Trava foi para pressionar Senado. O presidente da Casa, Davi Alcolumbre (União Brasil-AP), não tem se posicionado quanto ao prazo para a apreciação da 6×1 no Senado. Ele defende retomar o diálogo com o presidente Lula (PT), mas ainda não conversaram.
Alcolumbre já disse que a Casa levará o “tempo razoável” para analisar a PEC. Disse que o Senado não será “carimbador” dos projetos que saem da Câmara e debaterá o tema “com calma, sem açodamento e sem pressa”. O tema é considerado de extrema importância para a campanha de reeleição de Lula.

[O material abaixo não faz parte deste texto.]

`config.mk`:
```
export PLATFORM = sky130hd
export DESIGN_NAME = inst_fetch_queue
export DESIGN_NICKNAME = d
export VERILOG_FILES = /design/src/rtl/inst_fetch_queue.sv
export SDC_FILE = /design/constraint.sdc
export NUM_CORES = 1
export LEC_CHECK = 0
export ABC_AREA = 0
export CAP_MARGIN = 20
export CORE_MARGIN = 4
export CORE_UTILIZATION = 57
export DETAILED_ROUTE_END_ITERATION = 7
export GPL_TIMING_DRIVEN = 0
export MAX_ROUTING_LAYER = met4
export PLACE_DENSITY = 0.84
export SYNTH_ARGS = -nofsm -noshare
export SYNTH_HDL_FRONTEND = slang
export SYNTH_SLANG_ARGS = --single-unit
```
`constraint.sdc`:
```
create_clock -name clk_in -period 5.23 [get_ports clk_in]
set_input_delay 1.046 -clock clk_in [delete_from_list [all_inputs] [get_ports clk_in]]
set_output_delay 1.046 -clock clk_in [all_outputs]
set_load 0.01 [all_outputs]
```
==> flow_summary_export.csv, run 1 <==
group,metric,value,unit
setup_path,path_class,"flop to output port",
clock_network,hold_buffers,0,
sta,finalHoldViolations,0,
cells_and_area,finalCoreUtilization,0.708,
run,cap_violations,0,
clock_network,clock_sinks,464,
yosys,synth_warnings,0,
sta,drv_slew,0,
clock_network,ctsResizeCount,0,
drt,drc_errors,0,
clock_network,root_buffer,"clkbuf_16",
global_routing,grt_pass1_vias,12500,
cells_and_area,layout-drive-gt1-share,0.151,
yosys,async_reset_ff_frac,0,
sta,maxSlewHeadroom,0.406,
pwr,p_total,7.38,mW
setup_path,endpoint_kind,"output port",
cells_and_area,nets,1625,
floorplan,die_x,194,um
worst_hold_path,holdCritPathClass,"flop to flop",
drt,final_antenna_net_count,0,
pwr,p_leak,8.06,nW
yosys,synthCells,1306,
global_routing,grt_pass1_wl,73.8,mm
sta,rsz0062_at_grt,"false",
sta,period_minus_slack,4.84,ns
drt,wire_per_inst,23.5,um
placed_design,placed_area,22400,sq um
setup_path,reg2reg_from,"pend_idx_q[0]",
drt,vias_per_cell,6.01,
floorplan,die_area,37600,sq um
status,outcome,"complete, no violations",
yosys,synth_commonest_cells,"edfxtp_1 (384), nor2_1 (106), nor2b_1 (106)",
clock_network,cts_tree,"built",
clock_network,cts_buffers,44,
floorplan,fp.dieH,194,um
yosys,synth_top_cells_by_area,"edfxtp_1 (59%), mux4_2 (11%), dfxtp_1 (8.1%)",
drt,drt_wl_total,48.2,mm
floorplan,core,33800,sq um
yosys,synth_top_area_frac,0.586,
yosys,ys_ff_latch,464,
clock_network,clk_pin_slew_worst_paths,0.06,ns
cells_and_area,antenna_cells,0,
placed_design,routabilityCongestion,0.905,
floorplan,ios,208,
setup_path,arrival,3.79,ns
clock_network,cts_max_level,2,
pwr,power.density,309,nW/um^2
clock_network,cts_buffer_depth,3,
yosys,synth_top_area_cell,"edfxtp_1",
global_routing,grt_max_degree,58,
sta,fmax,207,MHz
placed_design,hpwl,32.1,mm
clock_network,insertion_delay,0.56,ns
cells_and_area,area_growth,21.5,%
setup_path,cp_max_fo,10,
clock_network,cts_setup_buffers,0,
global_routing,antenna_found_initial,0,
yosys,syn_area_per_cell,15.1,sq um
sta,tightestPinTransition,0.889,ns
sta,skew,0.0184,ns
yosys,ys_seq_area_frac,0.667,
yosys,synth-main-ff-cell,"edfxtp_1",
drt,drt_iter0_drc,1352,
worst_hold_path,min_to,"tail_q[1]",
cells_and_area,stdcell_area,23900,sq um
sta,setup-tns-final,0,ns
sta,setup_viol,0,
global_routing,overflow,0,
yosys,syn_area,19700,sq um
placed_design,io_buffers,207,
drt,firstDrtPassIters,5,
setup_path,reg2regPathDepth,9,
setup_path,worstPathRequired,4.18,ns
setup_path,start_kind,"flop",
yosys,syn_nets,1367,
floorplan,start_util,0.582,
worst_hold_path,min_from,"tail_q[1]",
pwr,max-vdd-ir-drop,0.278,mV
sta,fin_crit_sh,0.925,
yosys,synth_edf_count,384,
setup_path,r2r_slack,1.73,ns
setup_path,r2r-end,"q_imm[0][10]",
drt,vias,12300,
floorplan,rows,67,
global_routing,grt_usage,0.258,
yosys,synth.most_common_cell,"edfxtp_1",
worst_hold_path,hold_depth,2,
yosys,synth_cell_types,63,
--- config.mk ---
export PLATFORM = sky130hd
export DESIGN_NAME = ysyx_23060184_lsu
export DESIGN_NICKNAME = d
export VERILOG_FILES = /design/src/rtl/ysyx_23060184_lsu.sv
export SDC_FILE = /design/constraint.sdc
export NUM_CORES = 1
export LEC_CHECK = 0
export CAP_MARGIN = 40
export CORE_UTILIZATION = 40
export CTS_CLUSTER_DIAMETER = 50
export DETAILED_ROUTE_END_ITERATION = 16
export PLACE_DENSITY = 0.77
export SYNTH_ARGS = -nofsm -noshare
export SYNTH_HDL_FRONTEND = slang
export SYNTH_SLANG_ARGS = --single-unit
--- constraint.sdc ---
create_clock -name clk -period 4.5 [get_ports clk]
set_input_delay 0.675 -clock clk [delete_from_list [all_inputs] [get_ports clk]]
set_output_delay 0.675 -clock clk [all_outputs]
set_load 0.05 [all_outputs]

Estratégia do governo tem prazo. Após a Câmara ter começado a apreciar a PEC da escala 6×1, em fevereiro, o governo decidiu enviar a mesma proposta por meio de um projeto de lei, em abril, sob urgência constitucional. A urgência instituiu um prazo de 45 dias para a Câmara realizar a votação do projeto de lei. Motta deu andamento somente à PEC, e o PL passou a trancar a pauta em 30 de maio.

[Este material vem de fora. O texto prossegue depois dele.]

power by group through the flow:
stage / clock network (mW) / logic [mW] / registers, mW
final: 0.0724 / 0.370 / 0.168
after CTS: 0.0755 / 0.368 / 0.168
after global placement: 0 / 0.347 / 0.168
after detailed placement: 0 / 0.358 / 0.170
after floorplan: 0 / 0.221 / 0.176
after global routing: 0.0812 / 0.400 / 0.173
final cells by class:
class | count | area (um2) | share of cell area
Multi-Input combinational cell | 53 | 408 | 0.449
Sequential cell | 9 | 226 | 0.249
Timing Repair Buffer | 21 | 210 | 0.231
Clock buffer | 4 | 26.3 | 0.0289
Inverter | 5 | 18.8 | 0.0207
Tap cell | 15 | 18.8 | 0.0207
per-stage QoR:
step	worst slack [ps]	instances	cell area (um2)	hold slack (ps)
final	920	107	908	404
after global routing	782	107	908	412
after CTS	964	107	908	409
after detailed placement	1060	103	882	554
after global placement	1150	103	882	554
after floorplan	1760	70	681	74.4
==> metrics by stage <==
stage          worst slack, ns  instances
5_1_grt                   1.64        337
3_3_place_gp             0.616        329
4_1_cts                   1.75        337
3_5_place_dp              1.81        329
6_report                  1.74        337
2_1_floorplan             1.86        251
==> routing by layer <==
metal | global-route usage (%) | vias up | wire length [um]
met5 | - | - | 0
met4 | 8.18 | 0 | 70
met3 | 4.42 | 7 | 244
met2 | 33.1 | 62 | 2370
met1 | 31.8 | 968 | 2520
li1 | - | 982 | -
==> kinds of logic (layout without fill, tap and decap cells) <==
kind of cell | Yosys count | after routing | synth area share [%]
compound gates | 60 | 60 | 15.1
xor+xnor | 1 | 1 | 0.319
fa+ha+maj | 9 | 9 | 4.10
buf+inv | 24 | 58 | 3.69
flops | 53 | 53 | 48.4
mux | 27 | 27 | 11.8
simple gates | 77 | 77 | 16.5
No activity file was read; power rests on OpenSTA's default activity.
[src/rtl/pps_freq_counter.sv]
// rtl/pps_freq_counter.sv - GPS 1PPS period counter with frequency error, lock and loss detection
module pps_freq_counter #(
    parameter int unsigned NOMINAL  = 20_000_000,
    parameter int unsigned TIMEOUT  = 30_000_000,
    parameter int unsigned LOCK_TOL = 100,
    parameter int unsigned LOCK_CNT = 4
) (
    input  logic        CLK_SYS,
    input  logic        CLK_RST,
    input  logic        PPS_IN,
    output logic [31:0] MEAS_CNT,
    output logic [31:0] MEAS_ERR,
    output logic        MEAS_VALID,
    output logic        PPS_LOST,
    output logic        LOCKED,
    output logic        LED
);

    localparam int                 GW       = $clog2(LOCK_CNT + 1);
    localparam logic [GW-1:0]      GOOD_MAX = GW'(LOCK_CNT);
    localparam logic [31:0]        NOM_W    = 32'(NOMINAL);
    localparam logic [31:0]        CNT_LAST = 32'(TIMEOUT - 1);
    localparam logic signed [31:0] TOL_HI   = $signed(32'(LOCK_TOL));
    localparam logic signed [31:0] TOL_LO   = -TOL_HI;

    typedef enum logic {IDLE, RUN} state_t;

    state_t          state;
    state_t          state_next;
    logic [2:0]      pps_sync;
    logic            pps_rise;
    logic            arm;
    logic            take;
    logic            lose;
    logic [31:0]     counter;
    logic [31:0]     meas_sum;
    logic [31:0]     meas_diff;
    logic            err_good;
    logic [GW-1:0]   good_cnt;
    logic [GW-1:0]   good_next;
    logic            locked_next;

    // Two synchronizer flops plus one delay flop for edge detection.
    always_ff @(posedge CLK_SYS or negedge CLK_RST) begin
        if (!CLK_RST) begin
            pps_sync <= 3'b000;
        end else begin
            pps_sync <= {pps_sync[1:0], PPS_IN};
        end
    end

    assign pps_rise = pps_sync[1] & ~pps_sync[2];

    always_ff @(posedge CLK_SYS or negedge CLK_RST) begin
        if (!CLK_RST) begin
            state <= IDLE;
        end else begin
            state <= state_next;
        end
    end

    always_comb begin
        state_next = state;
        case (state)
            IDLE:    if (pps_rise) state_next = RUN;
            RUN:     if (!pps_rise && (counter == CNT_LAST)) state_next = IDLE;
            default: state_next = IDLE;
        endcase
    end

    // An edge landing on the last counter value is still a measurement.
    always_comb begin
        arm  = 1'b0;
        take = 1'b0;
        lose = 1'b0;
        case (state)
            IDLE:    arm  = pps_rise;
            RUN: begin
                take = pps_rise;
                lose = !pps_rise && (counter == CNT_LAST);
            end
            default: ;
        endcase
    end

    always_comb begin
        meas_sum  = counter + 32'd1;
        meas_diff = meas_sum - NOM_W;
        err_good  = ($signed(meas_diff) >= TOL_LO) && ($signed(meas_diff) <= TOL_HI);
        if (!err_good) begin
            good_next = '0;
        end else if (good_cnt == GOOD_MAX) begin
            good_next = good_cnt;
        end else begin
            good_next = good_cnt + GW'(1);
        end
        locked_next = (good_next == GOOD_MAX);
    end

    always_ff @(posedge CLK_SYS or negedge CLK_RST) begin
        if (!CLK_RST) begin
            counter    <= 32'd0;
            MEAS_CNT   <= 32'd0;
            MEAS_ERR   <= 32'd0;
            MEAS_VALID <= 1'b0;
            PPS_LOST   <= 1'b1;
            LOCKED     <= 1'b0;
            good_cnt   <= '0;
            LED        <= 1'b1;
        end else begin
            MEAS_VALID <= take;
            if (arm || take || lose || (state == IDLE)) begin
                counter <= 32'd0;
            end else begin
                counter <= meas_sum;
            end
            if (arm) begin
                PPS_LOST <= 1'b0;
            end
            if (take) begin
                MEAS_CNT <= meas_sum;
                MEAS_ERR <= meas_diff;
                good_cnt <= good_next;
                LOCKED   <= locked_next;
                LED      <= locked_next ? 1'b0 : ~LED;
            end
            if (lose) begin
                PPS_LOST <= 1'b1;
                LOCKED   <= 1'b0;
                good_cnt <= '0;
                LED      <= 1'b1;
            end
        end
    end

endmodule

Motta defendeu “autonomia do Senado”. “Em 27/5, a Câmara dos Deputados aprovou a redução da jornada de trabalho para 40 horas, com dois dias de descanso na semana, sem redução salarial. Agora, a PEC está sendo discutida no Senado, que tem autonomia na condução”, escreveu na quarta.
Alcolumbre encaminhou projeto alternativo sobre jornada. O senador enviou à CCJ (Comissão de Constituição e Justiça) um outro texto que muda a legislação trabalhista para estabelecer a hora trabalhada. O texto tem sido usado pela oposição como uma alternativa ao projeto governista e tem o apoio de entidades empresariais.
Texto é de chefe de campanha de Flávio. O texto foi protocolado pelo líder da oposição no Senado, Rogério Marinho (PL-RN) —que também é coordenador de campanha de Flávio Bolsonaro (PL-RJ) à Presidência da República—, e já recebeu o apoio de 40 dos 81 senadores.